カルテの自動要約生成AIシステムを医療現場に導入するために行ったPoC

医療系システム開発を行っているイギリス企業のBabylonやアバディーン大学、ADAPT Research Centreなどに所属するメンバーによって医療カルテの自動生成を行うシステムと、その実証実験(PoC)についての取り組みが公開されました。
AIの現場にフォーカスした実証実験の取り組みが公開されることは少なく、貴重な情報となります。

医療分野では、医師と患者の診察の音声録音から自動的に医療カルテを生成するための自然言語処理の研究が増えていますが、その一方でこれらのシステムを臨床現場へ導入するための課題は数多くあります。
また、電子健康記録(EHR)の導入により、医師は各患者との対話の詳細な記録を保管することが求められます。
これは有用なデータを生み出し、より良い医療結果につながる可能性がありますが、管理業務の負担が医師の疲労の主な原因であることが示されています。

患者と医者の会話をカルテ向けに要約するAIシステム

システム構成自体はシンプルなものであり、患者と医者の会話から文字起こしを行い、それを生成AIを用いてカルテ向けに要約します。
本記事で紹介するTom(筆頭著者)らの取り組みでは、現場レベルで信頼できるシステムを開発するために、事前に3ステップの実証実験を行っています。

医療現場におけるAIの実証実験は、なぜ必要?

実証実験は、システムの開発において重要な役割を果たします。

特に生成AIにおいては、リアルタイムで出力を生成する必要があり、現場での体験を重要視する必要があります。

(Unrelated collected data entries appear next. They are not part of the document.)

File: src/rtl/tick_divider.sv
// tick_divider: free-running modulo-DIV counter producing a registered
// one-cycle tick on every wrap to zero.

module tick_divider
    import baud_gen_pkg::*;
#(
    parameter int unsigned DIV = 10
) (
    input  logic clk,
    input  logic rst,
    output logic tick
);

    localparam int unsigned     CntW   = cnt_width(DIV);
    localparam logic [CntW-1:0] CntMax = CntW'(DIV - 1);

    // A divisor below 2 cannot produce a pulse that is low between ticks.
    generate
        if (DIV < 2) begin : gen_div_check
            $error("tick_divider: DIV must be at least 2");
        end
    endgenerate

    logic [CntW-1:0] cnt_q;
    logic [CntW-1:0] cnt_d;
    logic            wrap;
    logic            tick_q;

    // Next count: wrap from DIV-1 back to 0, otherwise increment.
    always_comb begin
        wrap  = (cnt_q == CntMax);
        cnt_d = wrap ? '0 : cnt_q + 1'b1;
    end

    // Counter and tick registers; the tick is high for the cycle after the wrap edge.
    always_ff @(posedge clk) begin
        if (rst) begin
            cnt_q  <= '0;
            tick_q <= 1'b0;
        end else begin
            cnt_q  <= cnt_d;
            tick_q <= wrap;
        end
    end

    assign tick = tick_q;

endmodule

File: src/rtl/baud_gen.sv
// baud_gen: baud-rate tick generator for the UART transmit path.
// Define BAUD_GEN_OVERSAMPLE_EN to add the rx_en oversample tick and its divider.

module baud_gen
    import baud_gen_pkg::*;
#(
    parameter int unsigned CLK_FREQ_HZ = DEF_CLK_FREQ_HZ,
    parameter int unsigned BAUD_RATE   = DEF_BAUD_RATE,
    parameter int unsigned OVERSAMPLE  = DEF_OVERSAMPLE
) (
    input  logic clk,
    input  logic rst,
`ifdef BAUD_GEN_OVERSAMPLE_EN
    output logic tx_en,
    output logic rx_en
`else
    output logic tx_en
`endif
);

    localparam int unsigned DIV = calc_div(CLK_FREQ_HZ, BAUD_RATE);

    // OVERSAMPLE is a divisor term for the oversample rate, so zero is never legal.
    generate
        if (OVERSAMPLE == 0) begin : gen_os_check
            $error("baud_gen: OVERSAMPLE must be nonzero");
        end
    endgenerate

    // Bit-rate divider feeding the transmitter.
    tick_divider #(
        .DIV (DIV)
    ) u_tx_div (
        .clk  (clk),
        .rst  (rst),
        .tick (tx_en)
    );

`ifdef BAUD_GEN_OVERSAMPLE_EN
    localparam int unsigned DIV_OS = calc_div(CLK_FREQ_HZ, BAUD_RATE * OVERSAMPLE);

    // Independent divider so rounding of the oversample rate never disturbs tx_en.
    tick_divider #(
        .DIV (DIV_OS)
    ) u_rx_div (
        .clk  (clk),
        .rst  (rst),
        .tick (rx_en)
    );
`endif

endmodule

File: config.mk
export PLATFORM = sky130hd
export DESIGN_NAME = baud_gen
export DESIGN_NICKNAME = d
export VERILOG_FILES = /design/src/rtl/baud_gen_pkg.sv /design/src/rtl/tick_divider.sv /design/src/rtl/baud_gen.sv
export SDC_FILE = /design/constraint.sdc
export NUM_CORES = 1
export LEC_CHECK = 0
export ABC_AREA = 0
export ABC_CLOCK_PERIOD_IN_PS = 2000
export CAP_MARGIN = 20
export CORE_MARGIN = 8
export CORE_UTILIZATION = 41
export DETAILED_ROUTE_END_ITERATION = 10
export PLACE_DENSITY = 0.64
export SYNTH_ARGS = -nofsm -noshare
export SYNTH_HDL_FRONTEND = slang
export SYNTH_SLANG_ARGS = --single-unit
File: constraint.sdc
create_clock -name clk -period 2 [get_ports clk]
set_clock_uncertainty 0.1 [all_clocks]
set_input_delay 0.5 -clock clk [delete_from_list [all_inputs] [get_ports clk]]
set_output_delay 0.5 -clock clk [all_outputs]
set_load 0.02 [all_outputs]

なにより、近年の研究では、音声認識から書き起こしを行い、それを要約するアプローチが提案されることは増えており、効果的であると主張する研究が増えていますが、実証実験を行う際に外せない要素であるHCI(ヒューマンコンピュータインタラクション)の関連性と課題についてほとんど考慮されてきませんでした。

上記の理由からTomらは以下の3つのステップから事前の実証実験を行っています。

  1. ユーザーの要件と初期の印象を収集するための従来的な医療カルテ作成方法の観測
  2. ベータ版UIの実験:臨床医に3つの疑似UIを提示しフィードバックを獲得
  3. Wizard-of-Oz (システムと偽り裏側で人間が処理を行う手法) を活用した実験

ステップ1:従来的な医療カルテ作成方法の観測

Babylonに所属する医師にインタビューを行うことで、既存の人手でカルテを作成する場面での問題点を明確にします。

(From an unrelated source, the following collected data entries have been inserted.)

[src/rtl/rv_pkg.sv]
// rv_pkg: shared constants and clear-FSM state type for the RISC-V core register files
package rv_pkg;
  localparam int XLEN = 32;
  localparam int REG_AW = 5;
  localparam int REG_ZERO = 0;
  typedef enum logic [1:0] {IDLE, SWEEP, DONE} clr_state_t;
endpackage

[src/rtl/rv_regfile_clr_fsm.sv]
// rv_regfile_clr_fsm: sequential bulk-clear engine with busy/done handshake
module rv_regfile_clr_fsm #(
  parameter int NREGS = 32,
  localparam int AW = $clog2(NREGS)
) (
  input  logic          clk,
  input  logic          rst,
  input  logic          clr_req,
  output logic          clr_busy,
  output logic          clr_done,
  output logic          clr_we,
  output logic [AW-1:0] clr_addr
);
  import rv_pkg::*;
  clr_state_t state;
  logic [AW-1:0] cnt;
  // sweep one entry per cycle; busy and done are registered alongside the state
  always_ff @(posedge clk or posedge rst) begin
    if (rst) begin
      state    <= IDLE;
      cnt      <= '0;
      clr_busy <= 1'b0;
      clr_done <= 1'b0;
    end else begin
      case (state)
        IDLE: begin
          clr_done <= 1'b0;
          if (clr_req) begin
            state    <= SWEEP;
            cnt      <= '0;
            clr_busy <= 1'b1;
          end
        end
        SWEEP: begin
          if (cnt == AW'(NREGS - 1)) begin
            state    <= DONE;
            cnt      <= '0;
            clr_busy <= 1'b0;
            clr_done <= 1'b1;
          end else begin
            cnt <= cnt + 1'b1;
          end
        end
        DONE: begin
          state    <= IDLE;
          clr_done <= 1'b0;
        end
        default: begin
          state    <= IDLE;
          clr_busy <= 1'b0;
          clr_done <= 1'b0;
        end
      endcase
    end
  end
  assign clr_we   = state == SWEEP;
  assign clr_addr = cnt;
endmodule

[src/rtl/rv_regfile_mp.sv]
// rv_regfile_mp: multi-port integer register file with zero entry, bypass and bulk clear
module rv_regfile_mp #(
  parameter int XLEN     = rv_pkg::XLEN,
  parameter int NREGS    = 32,
  parameter int NRD      = 2,
  parameter int NWR      = 1,
  parameter int ZERO_REG = 1,
  parameter int BYPASS   = 1,
  localparam int AW = $clog2(NREGS)
) (
  input  logic                clk,
  input  logic                rst,
  input  logic [NWR-1:0]      we,
  input  logic [NWR*AW-1:0]   waddr,
  input  logic [NWR*XLEN-1:0] wdata,
  input  logic [NRD*AW-1:0]   raddr,
  output logic [NRD*XLEN-1:0] rdata,
  input  logic                clr_req,
  output logic                clr_busy,
  output logic                clr_done
);
  import rv_pkg::*;
  logic [XLEN-1:0] regs [NREGS];
  logic [NWR-1:0] we_eff;
  logic clr_we;
  logic [AW-1:0] clr_addr;
  rv_regfile_clr_fsm #(.NREGS(NREGS)) u_clr (
    .clk      (clk),
    .rst      (rst),
    .clr_req  (clr_req),
    .clr_busy (clr_busy),
    .clr_done (clr_done),
    .clr_we   (clr_we),
    .clr_addr (clr_addr)
  );
  // user writes are masked during a sweep and dropped at the hard-wired zero entry
  always_comb begin
    we_eff = '0;
    for (int p = 0; p < NWR; p++)
      we_eff[p] = we[p] && !clr_busy && !(ZERO_REG != 0 && waddr[p*AW +: AW] == AW'(REG_ZERO));
  end
  // array update: clear sweep, else user writes with the higher port applied last
  always_ff @(posedge clk or posedge rst) begin
    if (rst) begin
      for (int i = 0; i < NREGS; i++) regs[i] <= '0;
    end else if (clr_we) begin
      regs[clr_addr] <= '0;
    end else begin
      for (int p = 0; p < NWR; p++)
        if (we_eff[p]) regs[waddr[p*AW +: AW]] <= wdata[p*XLEN +: XLEN];
    end
  end
  // read muxing: array, then highest matching write port, then zero entry override
  always_comb begin
    rdata = '0;
    for (int r = 0; r < NRD; r++) begin
      rdata[r*XLEN +: XLEN] = regs[raddr[r*AW +: AW]];
      if (BYPASS != 0)
        for (int p = 0; p < NWR; p++)
          if (we_eff[p] && waddr[p*AW +: AW] == raddr[r*AW +: AW])
            rdata[r*XLEN +: XLEN] = wdata[p*XLEN +: XLEN];
      if (ZERO_REG != 0 && raddr[r*AW +: AW] == AW'(REG_ZERO)) rdata[r*XLEN +: XLEN] = '0;
    end
  end
endmodule

[config.mk]
export PLATFORM = sky130hd
export DESIGN_NAME = rv_regfile_mp
export DESIGN_NICKNAME = d
export VERILOG_FILES = /design/src/rtl/rv_pkg.sv /design/src/rtl/rv_regfile_clr_fsm.sv /design/src/rtl/rv_regfile_mp.sv
export SDC_FILE = /design/constraint.sdc
export NUM_CORES = 2
export LEC_CHECK = 0
export ABC_AREA = 0
export CAP_MARGIN = 20
export CORE_ASPECT_RATIO = 1.2
export CORE_UTILIZATION = 55
export CTS_BUF_LIST = sky130_fd_sc_hd__clkbuf_8
export CTS_CLUSTER_DIAMETER = 40
export DETAILED_ROUTE_END_ITERATION = 6
export PLACE_DENSITY = 0.71
export RECOVER_POWER = 25
export SYNTH_ARGS = -nofsm -noshare
export SYNTH_HDL_FRONTEND = slang
export SYNTH_SLANG_ARGS = --single-unit
[constraint.sdc]
create_clock -name clk -period 38.2 [get_ports clk]
set_clock_uncertainty 0.1 [all_clocks]
set_input_delay 3.82 -clock clk [delete_from_list [all_inputs] [get_ports clk]]
set_output_delay 3.82 -clock clk [all_outputs]
set_load 0.005 [all_outputs]
==> flow_summary.yaml <==
setup_path:
  worstSetupStartpointType: "input port"
  cp_num_buf_inv: 6
  crit_arrival_ps: 8720
  crit_family: "buffers and inverters"
  critPathMaxFanout: 49
  crit_top_cell: "buf_4"
  crit_type: "in -> out"
  end_kind: "primary output"
  cp_cell_sequence: "buf_6, buf_4, inv_2, buf_4, mux2i_1, a2111oi_0, dlymetal6s2s_1, a311oi_1, a21oi_1, clkdlybuf4s50_1"
  critPathSlowestCell: "a311oi_1"
  cp.required_ps: 34280
  slowest_delay_ps: 760
synthesis:
  synth_edf_count: 0
  ys_seq_area_share_pct: 47.2
  ys_ff_latch: 1033
  synth.distinct_cells: 66
  yosysMostFrequentCell: "dfrtp_1"
  synth-async-reset-ratio_pct: 100
  synth_area_um2: 54700
  synth_area_leader_cell: "dfrtp_1"
  synth_cells: 4283
  synthTopCellsByArea: "dfrtp_1 47%, a22o_1 16%, mux4_2 15%, mux2i_1 6.8%, clkbuf_1 2.5%"
  yosysWarnings: 0
  yosysTopAreaCellShare_pct: 47.2
  synth_nets: 4339
  synth_commonest_cells: "1033 x dfrtp_1, 1004 x a22o_1, 371 x mux2i_1"
  avgSynthCellArea_um2: 12.8
  ys.flop_type: "dfrtp_1"
drt:
  antenna_left: 0
  wl_mm: 219
  drt_first_pass_iters: 7
  vias: 44900
  post_drt_via_cell_ratio: 8.04
  wl_per_cell_um: 39.2
  first_iter_violations: 7258
  drc_errors: 1
timing:
  slew_headroom_pct: -298
  max_freq_mhz: 79.1
  setup_violations: 0
  maxSlewViolCount: 606
  period_minus_slack_ps: 12640
  timing.final.hold_violations: 0
  rsz0062_at_grt: "false"
  tightest_slew_ps: 5940
  holdWs_ps: 381
  fin_crit_sh_pct: 33.1
  tns_ps: 0
cts:
  cts_tree: "built"
  cts_resized: 0
  path_clk_slew_ps: 60
  cts_hold_buf: 0
  cts.sinks: 1033
  insertion_delay_ps: 900
  postCtsSetupBuffers: 0
  cts_buffers: 171
  clk_path_buf_depth: 3
  clock-root-buffer: "clkbuf_8"
  h-tree-depth: 4
grt:
  grt_util_all_layers_pct: 43.5
  overflow: 0
  grt_pass1_vias: 45300
  grt_antenna_before_repair: 9
  grt_max_degree: 152
  grt_pass1_wl_mm: 316
power:
  ir_worst_vdd_uv: 34.6
  p_per_area_nw_per_um2: 44.2
  p_leak_nw: 27.1
flow_run:
  maxCapViolations: 10
floorplanning:
  die_y_um: 348
  core_um2: 98500
  die_area_um2: 101000
  row_count: 126
  fp.dieW_um: 290
  initial_core_util_pct: 55.6
  pin_count: 117
placed_design:
  hpwl_mm: 119
  gp_congestion: 0.942
  port_buffers: 116
run_status:
  status: "finished with violations"
  violations: "design-rule violations, max-capacitance violations, max-slew violations"
finish:
  fin_nets: 4231
  multi_input_area_um2: 26800
  drive_above_1_share_pct: 20.5
  seq_area_um2: 25800
  area_growth_pct: 10.4
  fill_cells: 7539
worst_hold_path:
  hold_path.class: "reg -> reg"
[worst paths after layout]
path	cells past startpoint	start	slack, ps	endpoint
max	10	raddr[1]	25560	rdata[18]
min	1	u_clr.clr_done	380	u_clr.clr_done
max reg2reg	6	u_clr.state[1]	32970	regs[25]
min reg2reg	1	u_clr.clr_done	380	u_clr.clr_done
max in group asynchronous	5	rst	26600	regs[504]
min in group asynchronous	2	rst	5120	regs[367]
[cell usage in the layout (no fill, tap or decap), drive strengths merged, types with 5 or more instances in the layout]
| cell type | count |
|---|---|
| bufinv | 8 |
| a211oi | 27 |
| diode | 5 |
| clkdlybuf4s50 | 102 |
| nand3b | 9 |
| xor2 | 6 |
| o211ai | 11 |
| clkinvlp | 12 |
| clkinv | 31 |
| a22oi | 63 |
| and2 | 47 |
| o21ai | 97 |
| nor3 | 50 |
| nor2b | 20 |
| o311ai | 8 |
| inv | 52 |
| a311oi | 12 |
| a221o | 19 |
| a32oi | 5 |
| a22o | 1004 |
| mux4 | 353 |
| nor2 | 101 |
| buf | 163 |
| a221oi | 70 |
| ha | 5 |
| a31oi | 24 |
| nand2b | 9 |
| mux2i | 371 |
| o2111ai | 8 |
| a21oi | 122 |
| mux2 | 12 |
| dfrtp | 1033 |
| and3 | 16 |
| nand3 | 19 |
| a2111oi | 14 |
| clkbuf | 221 |
| nor3b | 9 |
| nand2 | 134 |
[layout make-up]
type	instances	area share, %
Clock buffer	210	4.78
Timing Repair Buffer	281	4.12
Tap cell	1280	2.65
Clock inverter	94	1.15
Inverter	9	0.0580
Multi-Input combinational cell	2679	44.4
Sequential cell	1033	42.8
Antenna cell	5	0.0207
[cell families (layout without fill, tap and decap cells)]
| logic type | after synthesis | in the layout | share of synthesized area (%) |
|---|---|---|---|
| buffers and inverters | 571 | 594 | 4.80 |
| xor gates and xnor gates | 10 | 10 | 0.160 |
| other | 0 | 5 | 0 |
| adders and majority gates | 5 | 5 | 0.114 |
| and+or+nand+nor | 430 | 430 | 3.94 |
| AOI/OAI and AO/OA | 1498 | 1498 | 22.2 |
| DFF | 1033 | 1033 | 47.2 |
| muxes | 736 | 736 | 21.6 |
[power by group]
group          switching, mW  internal [mW]
Clock                  0.489          0.554
Sequential            0.0394           1.14
Combinational          0.311          0.142
Total                  0.839           1.83
[per-stage QoR]
| stage | utilization (%) | power [mW] | cell area, um^2 | cells | setup WS, ps |
|---|---|---|---|---|---|
| floorplan | - | 1.43 | 54700 | 4283 | 5210 |
| global placement | 57.6 | 1.62 | 56800 | 5275 | 25810 |
| detailed placement | 57.7 | 1.63 | 56800 | 5279 | 25710 |
| CTS | 61.3 | 2.65 | 60400 | 5583 | 25700 |
| global route | 61.3 | 2.73 | 60400 | 5587 | 25080 |
| finish | 61.3 | 2.67 | 60400 | 5591 | 25560 |
[layer usage]
layer / track usage, % / vias to the layer above / share of wire, %
met5: 0 / - / 0.027
met4: 33.2 / 10 / 8.9
met3: 18.0 / 1148 / 15
met2: 60.4 / 4196 / 42
met1: 54.0 / 22800 / 34
li1: - / 16800 / -
[sequential cells by signal (all words and copies together), names as in the netlist]
register        flops
u_clr.clr_addr      5
u_clr.state         2
regs             1024
u_clr.clr_busy      1
u_clr.clr_done      1
Power figures use the tool's default switching activity.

カルテ要約AIシステムによっても解決が困難な3つのポイント

患者は必ずしも正直ではない

患者は症状などの情報を隠したり、誇張したりする可能性があります。
また、患者が自身のカルテにアクセスできる状況において、患者が正直でないと判断される場面でカルテに記載を行うことはできません。

患者から複数の訴えがある場合の対応

患者は時折、複数の医療的な問題についてアドバイスを求めるケースがあります。
医師は時間がある限り追加の対応を行いますが、異なる医療問題については例えば別々の段落に保存し対処を行います。
カルテ要約AIシステムにおいても同様の解決が行える必要があります。

非言語の情報

患者の態度などの情報はカルテ要約AIシステムで取り込むことが不可能ですが、医師全員がこれらの非言語情報の情報をカルテに記載することがあると主張します。

ステップ2:ベータ版UIの実験

5名のBabylonに所属する医師が1時間の1対1の半構造化インタビューに参加しました。
この取り組みの中でシステムのフィードバックを求められるように促され、カルテ要約AIシステムがどのように提供されるのか映像で提示されました。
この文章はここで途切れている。